The more elaborate scheme that was initially planned at a cost of DM 42 million was reduced to half that cost. As estimated in 2000 and 2001, the scheme should have cost DM 28.5 million (€14.6 million), with DM 12.5 million to be funded by the federal government, DM 8.5 million by the state, 6.0 million DM by Deutsche Bahn and DM 1.5 million by the town of Limburg. In 2002, construction costs were given as €14.6 million.

===Construction and commissioning===

In mid-1999, the first pre-construction activities were carried out at the station site. The start of construction was expected in the same year.

In the course of preliminary archaeological explorations more than fifty archaeological monuments were discovered in the area of the future station. The discoveries, which were up to 7,000 years old, showed that significant trade had been carried out for centuries in the area of today's station.

The construction of the station began with a groundbreaking ceremony on 24 September 2001. The station building was completed on 12 July 2002. 9000 sq m of earth was excavated for the station building and 2,000 cubic metres of concrete or reinforced concrete were poured.

On 1 August 2002, the station was opened for operations along with the new line. More than 2,000 people, including the premier of Hesse, Roland Koch, watched the arrival of the first ICE 3, which arrived six minutes ahead of schedule in Limburg in the early morning of 1 August 2002.

From the commissioning of the new line, two class 218 locomotives were stationed at the station, ready to tow broken-down trains on the new line. These were removed in 2010/2011.

South Limburg was one of three intermediate stations between Cologne and Frankfurt Airport that was served by every third train. The station building was completed in November 2003.

===Passenger Traffic and Economic Benefit===

The passenger traffic had gradually increased since its opening in 2002. The robust increase of 32 per cent from 2003 to 2005 assured that Limburg Süd would remain utilised after an operational review in 2007. The daily passenger count has remained stable between 2,500 and 2,700 ever since.

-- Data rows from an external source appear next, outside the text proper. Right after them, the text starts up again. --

## config.mk

```make
export PLATFORM = sky130hd
export DESIGN_NAME = bvashr_cmp_inv_solver_flat
export DESIGN_NICKNAME = d
export VERILOG_FILES = /design/src/rtl/bvashr_cmp_inv_solver_if.sv /design/src/rtl/bvashr_cmp_inv_solver.sv /design/src/flat_wrapper.sv
export SDC_FILE = /design/constraint.sdc
export NUM_CORES = 1
export LEC_CHECK = 0
export ABC_AREA = 1
export CAP_MARGIN = 0
export CORE_MARGIN = 10
export CORE_UTILIZATION = 60
export CTS_BUF_LIST = sky130_fd_sc_hd__clkbuf_16
export CTS_CLUSTER_DIAMETER = 150
export DETAILED_ROUTE_END_ITERATION = 12
export DONT_BUFFER_PORTS = 1
export PLACE_DENSITY = 0.76
export SYNTH_ARGS = -nofsm -noshare
export SYNTH_HDL_FRONTEND = slang
export SYNTH_SLANG_ARGS = --single-unit
```

## constraint.sdc

```tcl
create_clock -name clk -period 2.4 [get_ports clk]
set_input_delay 0.24 -clock clk [delete_from_list [all_inputs] [get_ports clk]]
set_output_delay 0.24 -clock clk [all_outputs]
set_load 0.02 [all_outputs]
```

A survey done in 2004 showed 96 per cent of passengers boarding the trains between 5 and 9 o'clock in the morning were commuters. The majority of passengers are commuting to Frankfurt am Main.

A 2010 study by the University of Hamburg and the London School of Economics and Political Science showed the small economic growth of 2.7 per cent from 2002 to 2006 in the surrounding area of Limburg Süd and Montabaur stations.

==Criticism==

Limburg Süd and Montabaur stations were subjected to heavy criticism from the beginning. The criticism is due to:
- high construction cost;
- smaller population served (34,000 and 12,500 respectively);
- potential insufficient number of passengers to support the operational cost;
- close proximity of both stations (20 km apart);
- lack of commercial sites nearby.

Montabaur station is the result of political blackmail by Rhineland-Palatinate who demanded a station be built in Montabaur before approving the process of building a new high speed railway.